Everyone is scrambling to prepare for the all-important Ultimate Test, but meanwhile, there is a mysterious Cloud of Doom looming above them …



Black Brother, Black Brother

By Jewell Parker Rhodes

Sometimes, 12-year-old Donte wishes he were invisible. As one of the few black boys at Middlefield Prep, most of the students don’t look like him. They don’t like him either. Dubbing him “Black Brother,” Donte’s teachers and classmates make it clear they wish he were more like his lighter-skinned brother, Trey.

When he’s bullied and framed by the captain of the fencing team, “King” Alan, he’s suspended from school and arrested for something he didn’t do.

Terrified, searching for a place where he belongs, Donte joins a local youth center and meets former Olympic fencer Arden Jones. With Arden’s help, he begins training as a competitive fencer, setting his sights on taking down the fencing team captain, no matter what. As Donte hones his fencing skills and grows closer to achieving his goal, he learns the fight for justice is far from over. Now Donte must confront his bullies, racism, and the corrupt systems of power that led to his arrest.

Powerful and emotionally gripping, Black Brother, Black Brother is a careful examination of the school-to-prison pipeline and follows one boy’s fight against racism and his empowering path to finding his voice.



The Great Upending

by Beth Kephart

Twelve-year-old Sara and her brother Hawk are told that they are not to bother the man—The Mister—who just moved into the silo apartment on their farm. It doesn’t matter that they know nothing about him and they think they ought to know something. It doesn’t matter that he’s always riding that unicycle around. Mama told them no way, no how are they to bother The Mister unless they want to be in a mess of trouble.

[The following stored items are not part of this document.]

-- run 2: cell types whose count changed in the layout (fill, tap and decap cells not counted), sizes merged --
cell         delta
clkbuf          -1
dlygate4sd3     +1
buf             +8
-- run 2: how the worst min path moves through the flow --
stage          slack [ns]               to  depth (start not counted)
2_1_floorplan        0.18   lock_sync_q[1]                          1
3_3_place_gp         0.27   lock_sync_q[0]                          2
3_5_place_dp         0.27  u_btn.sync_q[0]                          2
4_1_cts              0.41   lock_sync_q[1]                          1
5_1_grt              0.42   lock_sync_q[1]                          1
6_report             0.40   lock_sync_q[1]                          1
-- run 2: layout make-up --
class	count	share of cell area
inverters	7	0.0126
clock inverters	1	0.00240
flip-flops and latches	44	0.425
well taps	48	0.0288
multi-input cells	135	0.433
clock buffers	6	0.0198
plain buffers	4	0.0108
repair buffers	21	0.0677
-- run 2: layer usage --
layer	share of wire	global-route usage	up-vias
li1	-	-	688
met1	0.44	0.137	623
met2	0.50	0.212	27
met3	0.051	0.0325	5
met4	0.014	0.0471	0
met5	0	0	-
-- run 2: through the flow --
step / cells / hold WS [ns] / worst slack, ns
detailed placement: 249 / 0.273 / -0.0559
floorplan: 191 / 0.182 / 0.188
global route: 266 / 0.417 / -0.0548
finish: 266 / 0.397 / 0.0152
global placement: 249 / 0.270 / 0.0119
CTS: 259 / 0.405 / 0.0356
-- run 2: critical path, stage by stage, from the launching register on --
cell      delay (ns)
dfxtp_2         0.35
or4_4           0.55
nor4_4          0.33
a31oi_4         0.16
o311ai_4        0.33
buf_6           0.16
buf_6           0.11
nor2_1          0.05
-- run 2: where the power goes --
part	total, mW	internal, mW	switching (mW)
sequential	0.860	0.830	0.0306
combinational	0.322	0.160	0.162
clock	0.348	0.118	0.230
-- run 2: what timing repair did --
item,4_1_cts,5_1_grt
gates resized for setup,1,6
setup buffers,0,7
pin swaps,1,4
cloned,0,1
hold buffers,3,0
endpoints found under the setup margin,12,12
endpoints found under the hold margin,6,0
File: src/rtl/mc_pkg.sv
`default_nettype none
// ============================================================================
// Module      : mc_pkg
// Description : State, opcode and datapath select encodings for mc_ctrl.
// Revision    : 1.0 - initial release
// ============================================================================
package mc_pkg;

    localparam logic [3:0] S_IF    = 4'd0;
    localparam logic [3:0] S_ID    = 4'd1;
    localparam logic [3:0] S_MADDR = 4'd2;
    localparam logic [3:0] S_MRD   = 4'd3;
    localparam logic [3:0] S_MWB   = 4'd4;
    localparam logic [3:0] S_MWR   = 4'd5;
    localparam logic [3:0] S_EX_R  = 4'd6;
    localparam logic [3:0] S_RWB   = 4'd7;
    localparam logic [3:0] S_BR    = 4'd8;
    localparam logic [3:0] S_JMP   = 4'd9;
    localparam logic [3:0] S_EX_I  = 4'd10;
    localparam logic [3:0] S_IWB   = 4'd11;

    localparam logic [5:0] OP_R    = 6'b000000;
    localparam logic [5:0] OP_LW   = 6'b100011;
    localparam logic [5:0] OP_SW   = 6'b101011;
    localparam logic [5:0] OP_BEQ  = 6'b000100;
    localparam logic [5:0] OP_BNE  = 6'b000101;
    localparam logic [5:0] OP_J    = 6'b000010;
    localparam logic [5:0] OP_ADDI = 6'b001000;

    localparam logic [1:0] SRCB_RT     = 2'b00;
    localparam logic [1:0] SRCB_FOUR   = 2'b01;
    localparam logic [1:0] SRCB_IMM    = 2'b10;
    localparam logic [1:0] SRCB_IMM_SH = 2'b11;

    localparam logic [1:0] ALU_ADD   = 2'b00;
    localparam logic [1:0] ALU_SUB   = 2'b01;
    localparam logic [1:0] ALU_FUNCT = 2'b10;

    localparam logic [1:0] PCS_ALU    = 2'b00;
    localparam logic [1:0] PCS_ALUOUT = 2'b01;
    localparam logic [1:0] PCS_JUMP   = 2'b10;

    // States in which the FSM waits on the memory/IO handshake.
    function automatic logic is_mem_state(input logic [3:0] s);
        return (s == S_IF) || (s == S_MRD) || (s == S_MWR);
    endfunction

endpackage
`default_nettype wire

File: src/rtl/mc_wait_cnt.sv
`default_nettype none
// ============================================================================
// Module      : mc_wait_cnt
// Description : Memory-stall counter; expire flags the last allowed stall.
// Revision    : 1.0 - initial release
// ============================================================================
module mc_wait_cnt #(
    parameter int unsigned WAIT_MAX = 15
) (
    input  logic clk,
    input  logic reset,
    input  logic clear,
    input  logic inc,
    output logic expire
);

    localparam int unsigned c_W = (WAIT_MAX < 2) ? 1 : $clog2(WAIT_MAX + 1);

    logic [c_W-1:0] r_count;

    // A stall that would bring the count to WAIT_MAX aborts the access.
    assign expire = inc && (r_count == c_W'(WAIT_MAX - 1));

    always_ff @(posedge clk) begin
        if (reset || clear) begin
            r_count <= '0;
        end else if (inc) begin
            r_count <= r_count + c_W'(1);
        end
    end

endmodule
`default_nettype wire

File: src/rtl/mc_ctrl.sv
`default_nettype none
// ============================================================================
// Module      : mc_ctrl
// Description : Multi-cycle Moore sequencer driving the CPU datapath controls.
// Revision    : 1.0 - initial release
// ============================================================================
module mc_ctrl
    import mc_pkg::*;
#(
    parameter int unsigned WAIT_MAX = 15,
    parameter int unsigned CNT_W    = 32
) (
    input  logic             clk,
    input  logic             reset,
    input  logic [5:0]       opcode,
    input  logic             zero,
    input  logic             MIO_ready,
    output logic             PCWrite,
    output logic             PCWriteCond,
    output logic             BranchNE,
    output logic             IorD,
    output logic             MemRead,
    output logic             MemWrite,
    output logic             CPU_MIO,
    output logic             IRWrite,
    output logic             RegDst,
    output logic             MemtoReg,
    output logic             RegWrite,
    output logic             ALUSrcA,
    output logic [1:0]       ALUSrcB,
    output logic [1:0]       ALUop,
    output logic [1:0]       PCSource,
    output logic [3:0]       state,
    output logic             illegal,
    output logic             timeout,
    output logic [CNT_W-1:0] retired
);

    logic [3:0]       r_state;
    logic [3:0]       w_next;
    logic             r_illegal;
    logic             r_timeout;
    logic [CNT_W-1:0] r_retired;
    logic             w_inc;
    logic             w_clear;
    logic             w_expire;
    logic             w_bad_op;
    logic             w_retire;
    logic             w_unused_zero;

    // The branch condition is resolved in the datapath, not here.
    assign w_unused_zero = zero;

    assign w_inc   = is_mem_state(r_state) && !MIO_ready;
    assign w_clear = (w_next != r_state) || w_expire;

    mc_wait_cnt #(
        .WAIT_MAX (WAIT_MAX)
    ) u_wait_cnt (
        .clk    (clk),
        .reset  (reset),
        .clear  (w_clear),
        .inc    (w_inc),
        .expire (w_expire)
    );

    always_comb begin
        w_next   = r_state;
        w_bad_op = 1'b0;
        w_retire = 1'b0;
        case (r_state)
            S_IF: begin
                if (MIO_ready) w_next = S_ID;
            end
            S_ID: begin
                case (opcode)
                    OP_R:           w_next = S_EX_R;
                    OP_LW, OP_SW:   w_next = S_MADDR;
                    OP_BEQ, OP_BNE: w_next = S_BR;
                    OP_J:           w_next = S_JMP;
                    OP_ADDI:        w_next = S_EX_I;
                    default: begin
                        w_next   = S_IF;
                        w_bad_op = 1'b1;
                    end
                endcase
            end
            S_MADDR: w_next = (opcode == OP_SW) ? S_MWR : S_MRD;
            S_MRD: begin
                if (MIO_ready)     w_next = S_MWB;
                else if (w_expire) w_next = S_IF;
            end
            S_MWR: begin
                if (MIO_ready) begin
                    w_next   = S_IF;
                    w_retire = 1'b1;
                end else if (w_expire) begin
                    w_next = S_IF;
                end
            end
            S_EX_R: w_next = S_RWB;
            S_EX_I: w_next = S_IWB;
            S_MWB, S_RWB, S_BR, S_JMP, S_IWB: begin
                w_next   = S_IF;
                w_retire = 1'b1;
            end
            default: w_next = S_IF;
        endcase
    end

    always_ff @(posedge clk) begin
        if (reset) begin
            r_state   <= S_IF;
            r_illegal <= 1'b0;
            r_timeout <= 1'b0;
            r_retired <= '0;
        end else begin
            r_state <= w_next;
            if (w_bad_op) r_illegal <= 1'b1;
            if (w_expire) r_timeout <= 1'b1;
            if (w_retire) r_retired <= r_retired + CNT_W'(1);
        end
    end

    // Outputs follow the state only; IF gates its loads with the handshake
    // and reset silences everything so an abandoned access issues no write.
    always_comb begin
        PCWrite     = 1'b0;
        PCWriteCond = 1'b0;
        BranchNE    = 1'b0;
        IorD        = 1'b0;
        MemRead     = 1'b0;
        MemWrite    = 1'b0;
        CPU_MIO     = 1'b0;
        IRWrite     = 1'b0;
        RegDst      = 1'b0;
        MemtoReg    = 1'b0;
        RegWrite    = 1'b0;
        ALUSrcA     = 1'b0;
        ALUSrcB     = SRCB_RT;
        ALUop       = ALU_ADD;
        PCSource    = PCS_ALU;
        if (!reset) begin
            case (r_state)
                S_IF: begin
                    MemRead = 1'b1;
                    CPU_MIO = 1'b1;
                    ALUSrcB = SRCB_FOUR;
                    IRWrite = MIO_ready;
                    PCWrite = MIO_ready;
                end
                S_ID: ALUSrcB = SRCB_IMM_SH;
                S_MADDR, S_EX_I: begin
                    ALUSrcA = 1'b1;
                    ALUSrcB = SRCB_IMM;
                end
                S_MRD: begin
                    IorD    = 1'b1;
                    MemRead = 1'b1;
                    CPU_MIO = 1'b1;
                end
                S_MWB: begin
                    MemtoReg = 1'b1;
                    RegWrite = 1'b1;
                end
                S_MWR: begin
                    IorD     = 1'b1;
                    MemWrite = 1'b1;
                    CPU_MIO  = 1'b1;
                end
                S_EX_R: begin
                    ALUSrcA = 1'b1;
                    ALUop   = ALU_FUNCT;
                end
                S_RWB: begin
                    RegDst   = 1'b1;
                    RegWrite = 1'b1;
                end
                S_BR: begin
                    ALUSrcA     = 1'b1;
                    ALUop       = ALU_SUB;
                    PCWriteCond = 1'b1;
                    PCSource    = PCS_ALUOUT;
                    BranchNE    = opcode[0];
                end
                S_JMP: begin
                    PCWrite  = 1'b1;
                    PCSource = PCS_JUMP;
                end
                S_IWB: RegWrite = 1'b1;
                default: ;
            endcase
        end
    end

    assign state   = r_state;
    assign illegal = r_illegal;
    assign timeout = r_timeout;
    assign retired = r_retired;

endmodule
`default_nettype wire

File: config.mk
export PLATFORM = sky130hd
export DESIGN_NAME = mc_ctrl
export DESIGN_NICKNAME = d
export VERILOG_FILES = /design/src/rtl/mc_pkg.sv /design/src/rtl/mc_wait_cnt.sv /design/src/rtl/mc_ctrl.sv
export SDC_FILE = /design/constraint.sdc
export NUM_CORES = 1
export LEC_CHECK = 0
export BUFFER_PORTS_ARGS = -buffer_cell sky130_fd_sc_hd__buf_2
export CORE_MARGIN = 2
export CORE_UTILIZATION = 48
export DETAILED_ROUTE_END_ITERATION = 10
export PLACE_DENSITY_LB_ADDON = 0.08
export SETUP_SLACK_MARGIN = 0.05
export SYNTH_ARGS = -nofsm -noshare
export SYNTH_HDL_FRONTEND = slang
export SYNTH_SLANG_ARGS = --single-unit
File: constraint.sdc
create_clock -name clk -period 2.2 [get_ports clk]
set_clock_uncertainty 0.2 [all_clocks]
set_input_delay 0.22 -clock clk [delete_from_list [all_inputs] [get_ports clk]]
set_output_delay 0.22 -clock clk [all_outputs]
set_load 0.03 [all_outputs]
# --- After elaboration in Yosys (flattened, before gate mapping) ---
# Index checks and enable logic that the tools add are counted.
classes:
  n_mux: 41
  add_sub_neg: 2
  reduce_logical: 19
  n_eq_ne: 19
op_table:
  columns: ["operator", "count"]
  rows:
  - ["32-bit by 1-bit adder with 32-bit output, second input constant", 1]
  - ["4-bit one-hot mux with 7 select lines", 1]
  - ["1-bit two-way mux", 26]
  - ["4-bit == test, second input constant", 5]
  - ["4-bit one-hot mux with 5 select lines", 1]
  - ["4-bit by 3-bit == test with 1-bit output, second input constant", 4]
  - ["4-bit two-way mux", 4]
  - ["6-bit by 3-bit == test with 1-bit output, second input constant", 2]
  - ["6-bit == test, second input constant", 2]
  - ["2-bit OR reduction", 5]
  - ["4-bit by 2-bit == test with 1-bit output, second input constant", 2]
  - ["2-bit one-hot mux with 2 select lines", 2]
  - ["7-bit OR reduction", 1]
  - ["6-bit by 2-bit == test with 1-bit output, second input constant", 1]
  - ["6-bit by 4-bit == test with 1-bit output, second input constant", 1]
  - ["6-bit logical NOT", 1]
  - ["2-bit two-way mux", 3]
  - ["2-bit one-hot mux with 3 select lines", 1]
  - ["3-bit OR reduction", 2]
  - ["5-bit OR reduction", 1]
  - ["4-bit by 1-bit adder with 4-bit output, second input constant", 1]
  - ["4-bit by 1-bit == test with 1-bit output, second input constant", 1]
  - ["4-bit logical NOT", 1]
  - ["1-bit logical OR", 4]
  - ["6 further kinds", 8]
totals:
  reg_bits: 42
  elab_cells: 86

# --- Depth between registers and ports, before layout ---
logic_depth:
  word_depth: 11
  mapped_depth: 7

# --- By module ---
# Synthesis repeated with hierarchy kept, for this count alone.
unflattened:
  cells_unflattened: 321
  area_unflattened_um2: 2552.4
modules_own_cells:
  columns: ["mod", "seq_area_each_um2", "area_each_um2", "cells_each", "n_inst"]
  rows:
  - ["mc_ctrl", 760.7, 2352.3, 302, 1]
  - ["mc_wait_cnt", 80.1, 200.2, 19, 1]

# --- Worst setup path after synthesis ---
# Ideal clock, no wire load.
synth_timing:
  kind: "flip-flop to output port"
  start: "register r_state[3] (netlist: state[3])"
  end: "output port PCWrite"
  path_stages_with_launch: 7
  path_slack_ns: -0.476
  t_required_ns: 1.780
  t_arrival_ns: 2.256
  path_cell_list: "dfxtp_1 > buf_6 > clkbuf_1 > nor2b_1 > nand2_1 > nor3_1 > or2_2"
synth_between:
  elab_chain_len: 3
synth_rtl:
  columns: ["item", "line_no", "source"]
  rows:
  - ["start: declaration", "mc_ctrl.sv:39", "logic [3:0] r_state;"]
  - ["start signal: assignment", "mc_ctrl.sv:118", "r_state <= w_next;"]
  - ["4-bit == test / 4-bit logical NOT (equally long branches)", "mc_ctrl.sv:144", "case (r_state)"]
  - ["1-bit one-hot mux with 2 select lines (*)", "mc_ctrl.sv:144", null]
  - ["1-bit two-way mux (*)", "mc_ctrl.sv:143", "if (!reset) begin"]
  - ["end: declaration", "mc_ctrl.sv:18", "output logic PCWrite,"]
# Every way passes the cells marked *; elsewhere a longest branch is shown, timed or not.

# --- Worst setup path in the final report ---
layout_timing:
  start: "register r_retired[11] (netlist: retired[11])"
  end: "register r_retired[31] (netlist: retired[31])"
layout_between:
  elab_chain_len: 1
layout_rtl:
  columns: ["item", "line_no", "source"]
  rows:
  - ["start: declaration", "mc_ctrl.sv:43", "logic [CNT_W-1:0] r_retired;"]
  - ["start signal: assignment", "mc_ctrl.sv:121", "if (w_retire) r_retired <= r_retired + CNT_W'(1);"]
  - ["32-bit by 1-bit adder with 32-bit output", "mc_ctrl.sv:121", null]
# No other way between the ends.
# A chain may end at the register's enable or synchronous reset.

==> results.toml <==
[drt]
route.detailed.drc = 0
via_per_inst = 5.60
detail_route.first_pass.iterations = 4
antenna_left = 0
via_count = 2565
wire_per_inst_um = 13.5
drtIter0Drc = 113
wirelength_mm = 6.18

[yosys]
synth-adder-area-share = 0.0151
synth_compound_area_frac = 0.115
yosys_warnings = 0
synth_cell_types = 46
syn_area_per_cell_sq_um = 7.92
synthCells = 314
synth_ff_type = "dfxtp_1"
synth_area_sq_um = 2490
synth_edf_count = 0
ys_async_sr_fraction = 0
ys_seq_area_frac = 0.338
synthesis.nets = 327
synth_top_family_by_area = "simple AND/OR/NAND/NOR gates"
ys_ff_latch = 42
synth_xor_area_frac = 0.0916
synth-simple-area-share = 0.368
synth_mux_area_frac = 0.0121

[timing]
rsz0062_at_grt = "yes"
min_period_ns = 2.15
setup_ws_ns = 0.0481
timing.final.crit_share = 0.978
worstMarginPinSlew_ns = 0.525
hold_viol = 0
setup_viol = 0
maxSlewHeadroom = 0.646
final_max_slew_viol_count = 0
fmax_ghz = 0.465

[finish]
syn_to_final_growth_pct = 29.4
mostFrequentLayoutCell = "buf_2"
nNetsFinal = 400
drive_above_1_share = 0.361
fin_util = 0.638
final_cell_mix = "63 x buf_2, 41 x nor2_1, 25 x dfxtp_1"
diodes = 0
nFillCells = 472

[worst_hold_path]
hold_path_class = "in2reg"

[worst_setup_path]
r2r-start = "retired[11]"
cp.depth = 5
critPathCapture = "retired[31]"
r2r_slack_ns = 0.05
r2r_end = "retired[31]"
worst_ep_arrival_time_ns = 2.18
path_buf_inv = 0
critPathCaptureType = "register"
crit_chain = "and4_4 -> nand4_4 -> or4_4 -> or4_4 -> a21oi_2"
cp_top_family = "simple AND/OR/NAND/NOR gates"
crit_required_ns = 2.23
path_max_fanout = 6
cp-start-kind = "register"
cpPeakStageDelay_ns = 0.53
slowest_stage = "or4_4"
path_class = "reg2reg"
cpMostUsedCell = "or4_4"
crit_start = "retired[11]"
rr_worst_depth = 5

[power_and_ir_drop]
powerDensity_nw_per_um2 = 438
power_mw = 1.41
ir_worst_vdd_uv = 489
p_leak_nw = 1.31

[grt]
grt_usage = 0.212
grt_pass1_wl_mm = 10.3
antenna_found_initial = 0
grt_pass1_vias = 2179
grt_max_degree = 44
globalRoute.totalOverflow = 0

[status]
run_status = "complete, no violations"

[placement]
place_congestion = 0.943
io_buffers = 64
place_ws_ns = 0.0596
dp_hpwl_mm = 4.46

[floorplan]
core_area_sq_um = 5040
die_w_um = 76.0
num_rows = 26
die_h_um = 76.0
io-pin-count = 66
die_area_sq_um = 5770
start_util = 0.493

[clock_tree]
insertion_delay_ns = 0.30
clockRootBuffer = "clkbuf_8"
htree_levels = 2
cts_made_buffers = 5
cts_max_path_buffers = 2
cts.clk_slew.worst_paths_ns = 0.08
cts_tree = "built"
clkSinkCount = 42

[run]
drv_cap = 0
==> per-layer routing <==
metal | up-vias | global-route usage | part of all wire
li1 | 1281 | - | -
met1 | 1207 | 0.312 | 0.50
met2 | 70 | 0.312 | 0.44
met3 | 7 | 0.0450 | 0.053
met4 | 0 | 0.0618 | 0.013
met5 | - | 0 | 0
==> worst register-to-register path, cell delays in order, from the launching register on <==
cell     delay (ns)
dfxtp_4        0.38
and4_4         0.25
nand4_4        0.11
or4_4          0.53
or4_4          0.50
a21oi_2        0.11
==> registers in the layout, indices dropped and copies added, names as in the netlist <==
name / cells
state: 4
illegal: 1
u_wait_cnt.r_count: 4
retired: 32
timeout: 1
==> how the worst min path moves through the flow <==
stage | from | to | cells past startpoint
2_1_floorplan | MIO_ready | state[0] | 3
3_3_place_gp | timeout | timeout | 2
3_5_place_dp | timeout | timeout | 2
4_1_cts | reset | state[2] | 3
5_1_grt | reset | state[2] | 3
6_report | opcode[3] | state[1] | 4
==> metrics by stage <==
step | hold WS (ns) | TNS (ns) | area, sq um | cells
after CTS | 0.163 | 0 | 3140 | 457
after floorplan | 0.224 | -0.294 | 2610 | 314
after global placement | 0.233 | 0 | 3030 | 448
after detailed placement | 0.235 | 0 | 3030 | 448
final | 0.196 | 0 | 3220 | 458
after global routing | 0.214 | -0.0263 | 3220 | 458
==> repair_timing <==
item,in CTS,in global routing
gates resized for setup,4,17
hold buffers,1,0
hold endpoints to repair,1,0
pin swaps,0,2
setup endpoints to repair,5,14
buffers inserted,0,1
==> where the power goes <==
group	switching, mW	internal (mW)
combinational	0.0942	0.0527
sequential	0.00575	0.755
clock	0.279	0.224
total	0.378	1.03
==> cell type report <==
| cell class | count | area, sq um | area share |
|---|---|---|---|
| multi-input combinational | 243 | 1610 | 0.501 |
| sequential | 42 | 882 | 0.274 |
| timing repair buffer | 87 | 517 | 0.161 |
| tap | 70 | 87.6 | 0.0272 |
| clock buffer | 5 | 68.8 | 0.0214 |
| inverter | 8 | 30.0 | 0.00933 |
| clock inverter | 3 | 18.8 | 0.00583 |
==> Yosys cell counts (2+ instances only) <==
master / instances / area, sq um
and3_1: 6 / 37.5
a22oi_1: 2 / 15.0
o21ai_0: 13 / 65.1
nand4_1: 9 / 56.3
a211oi_1: 2 / 15.0
a21oi_1: 17 / 85.1
a31oi_1: 3 / 18.8
buf_6: 3 / 33.8
xnor2_1: 20 / 175
nand2b_1: 4 / 25.0
nor4_1: 18 / 113
nor4b_1: 5 / 43.8
inv_1: 8 / 30.0
ha_1: 3 / 37.5
and2_1: 4 / 25.0
and4_1: 5 / 43.8
buf_4: 2 / 15.0
nor3_1: 15 / 75.1
buf_2: 3 / 15.0
nand4b_1: 2 / 17.5
xor2_1: 6 / 52.6
nor3b_1: 2 / 15.0
dfxtp_1: 42 / 841
or4_1: 3 / 22.5
nand3_1: 12 / 60.1
a22o_1: 2 / 17.5
or2_2: 3 / 18.8
buf_1: 3 / 11.3
or3_1: 10 / 62.6
clkbuf_4: 2 / 15.0
nor2_1: 41 / 154
nand2_1: 18 / 67.6
mux2i_1: 3 / 30.0
clkbuf_1: 8 / 30.0
nor2b_1: 4 / 25.0
==> cell families (layout without fill, tap and decap cells) <==
logic type / after synthesis / after routing
flops: 42 / 42
buf+inv: 29 / 103
fa+ha+maj: 3 / 3
compound gates: 46 / 46
xor+xnor: 26 / 26
simple gates: 165 / 165
mux: 3 / 3
Note: power is estimated with default switching activity, not from simulation.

Trouble is the last thing Sara and her brother need. Sara’s got a condition, you see. Marfan syndrome. And that Marfan syndrome is causing her heart to have problems, the kind of problems that require surgery. But the family already has problems: The drought has dried up their crops and their funds, which means they can’t afford any more problems, let alone a surgery to fix those problems. Sara can feel the weight of her family’s worry, and the weight of her time running out, but what can a pair of kids do? Well, it all starts with…bothering The Mister.